Collected data entries:
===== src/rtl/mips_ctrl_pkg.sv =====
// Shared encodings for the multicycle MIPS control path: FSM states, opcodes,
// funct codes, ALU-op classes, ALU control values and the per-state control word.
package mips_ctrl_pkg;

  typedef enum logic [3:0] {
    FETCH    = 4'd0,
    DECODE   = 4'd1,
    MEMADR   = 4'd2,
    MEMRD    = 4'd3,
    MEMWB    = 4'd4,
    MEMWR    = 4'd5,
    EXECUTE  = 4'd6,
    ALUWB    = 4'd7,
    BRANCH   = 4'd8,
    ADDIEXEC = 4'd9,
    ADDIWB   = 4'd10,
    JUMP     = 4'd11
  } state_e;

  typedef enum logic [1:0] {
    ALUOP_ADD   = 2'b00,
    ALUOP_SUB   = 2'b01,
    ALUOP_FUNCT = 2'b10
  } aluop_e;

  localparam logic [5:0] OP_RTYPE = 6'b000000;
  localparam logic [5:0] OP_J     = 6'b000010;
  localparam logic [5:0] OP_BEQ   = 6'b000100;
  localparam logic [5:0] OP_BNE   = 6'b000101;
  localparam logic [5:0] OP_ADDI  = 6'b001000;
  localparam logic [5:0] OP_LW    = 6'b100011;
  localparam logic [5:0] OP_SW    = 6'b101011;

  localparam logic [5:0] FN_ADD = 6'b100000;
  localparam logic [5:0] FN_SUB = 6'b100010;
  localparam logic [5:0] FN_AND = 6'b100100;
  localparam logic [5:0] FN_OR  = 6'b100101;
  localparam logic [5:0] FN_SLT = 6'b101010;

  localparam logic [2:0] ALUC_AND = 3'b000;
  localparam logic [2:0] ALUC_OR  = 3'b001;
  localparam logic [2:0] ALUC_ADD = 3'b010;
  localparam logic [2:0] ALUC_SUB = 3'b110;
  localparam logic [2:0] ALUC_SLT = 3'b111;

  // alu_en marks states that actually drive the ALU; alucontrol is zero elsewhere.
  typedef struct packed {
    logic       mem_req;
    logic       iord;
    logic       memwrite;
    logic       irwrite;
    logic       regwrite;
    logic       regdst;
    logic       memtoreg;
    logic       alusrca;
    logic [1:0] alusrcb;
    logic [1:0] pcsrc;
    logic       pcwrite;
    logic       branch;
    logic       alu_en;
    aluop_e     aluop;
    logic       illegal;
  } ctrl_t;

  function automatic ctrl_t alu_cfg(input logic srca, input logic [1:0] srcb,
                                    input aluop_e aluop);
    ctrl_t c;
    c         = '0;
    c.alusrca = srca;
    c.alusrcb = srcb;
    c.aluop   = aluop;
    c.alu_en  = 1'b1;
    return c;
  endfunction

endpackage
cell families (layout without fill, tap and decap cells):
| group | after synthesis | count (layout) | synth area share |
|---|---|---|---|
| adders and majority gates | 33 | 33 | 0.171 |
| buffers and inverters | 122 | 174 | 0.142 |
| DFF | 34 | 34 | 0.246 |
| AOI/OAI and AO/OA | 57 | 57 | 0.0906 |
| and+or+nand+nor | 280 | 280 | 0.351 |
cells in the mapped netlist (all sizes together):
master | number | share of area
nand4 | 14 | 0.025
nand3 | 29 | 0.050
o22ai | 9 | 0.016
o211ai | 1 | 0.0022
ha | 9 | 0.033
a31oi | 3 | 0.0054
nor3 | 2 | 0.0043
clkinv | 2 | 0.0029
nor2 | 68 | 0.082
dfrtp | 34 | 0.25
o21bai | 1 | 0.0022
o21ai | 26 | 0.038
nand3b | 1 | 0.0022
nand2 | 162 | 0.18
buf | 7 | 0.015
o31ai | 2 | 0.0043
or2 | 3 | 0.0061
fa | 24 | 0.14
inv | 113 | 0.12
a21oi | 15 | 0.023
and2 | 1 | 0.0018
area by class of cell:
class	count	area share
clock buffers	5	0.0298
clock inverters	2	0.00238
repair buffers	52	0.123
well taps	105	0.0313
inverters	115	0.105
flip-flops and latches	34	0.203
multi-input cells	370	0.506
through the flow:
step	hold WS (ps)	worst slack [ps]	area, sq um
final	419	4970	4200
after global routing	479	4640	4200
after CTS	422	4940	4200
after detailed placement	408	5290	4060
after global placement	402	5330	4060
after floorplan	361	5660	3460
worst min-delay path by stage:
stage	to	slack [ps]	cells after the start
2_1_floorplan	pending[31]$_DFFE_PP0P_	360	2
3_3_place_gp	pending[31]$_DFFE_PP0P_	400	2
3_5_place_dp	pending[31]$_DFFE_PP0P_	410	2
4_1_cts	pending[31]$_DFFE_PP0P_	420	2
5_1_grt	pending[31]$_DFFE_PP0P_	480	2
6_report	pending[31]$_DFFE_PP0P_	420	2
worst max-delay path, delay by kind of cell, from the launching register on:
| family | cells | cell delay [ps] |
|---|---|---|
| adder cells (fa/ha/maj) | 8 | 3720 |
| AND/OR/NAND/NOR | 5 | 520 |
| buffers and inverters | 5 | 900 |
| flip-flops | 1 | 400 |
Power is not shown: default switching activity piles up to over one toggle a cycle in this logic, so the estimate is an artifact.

WORK ORDER:
Copy out each line of the data above, exactly, if it lies between the line holding "cell families (layout" and the line holding "57 | 0.0906 |", inclusive; copy no other line.

WRITTEN RESPONSE:
cell families (layout without fill, tap and decap cells):
| group | after synthesis | count (layout) | synth area share |
|---|---|---|---|
| adders and majority gates | 33 | 33 | 0.171 |
| buffers and inverters | 122 | 174 | 0.142 |
| DFF | 34 | 34 | 0.246 |
| AOI/OAI and AO/OA | 57 | 57 | 0.0906 |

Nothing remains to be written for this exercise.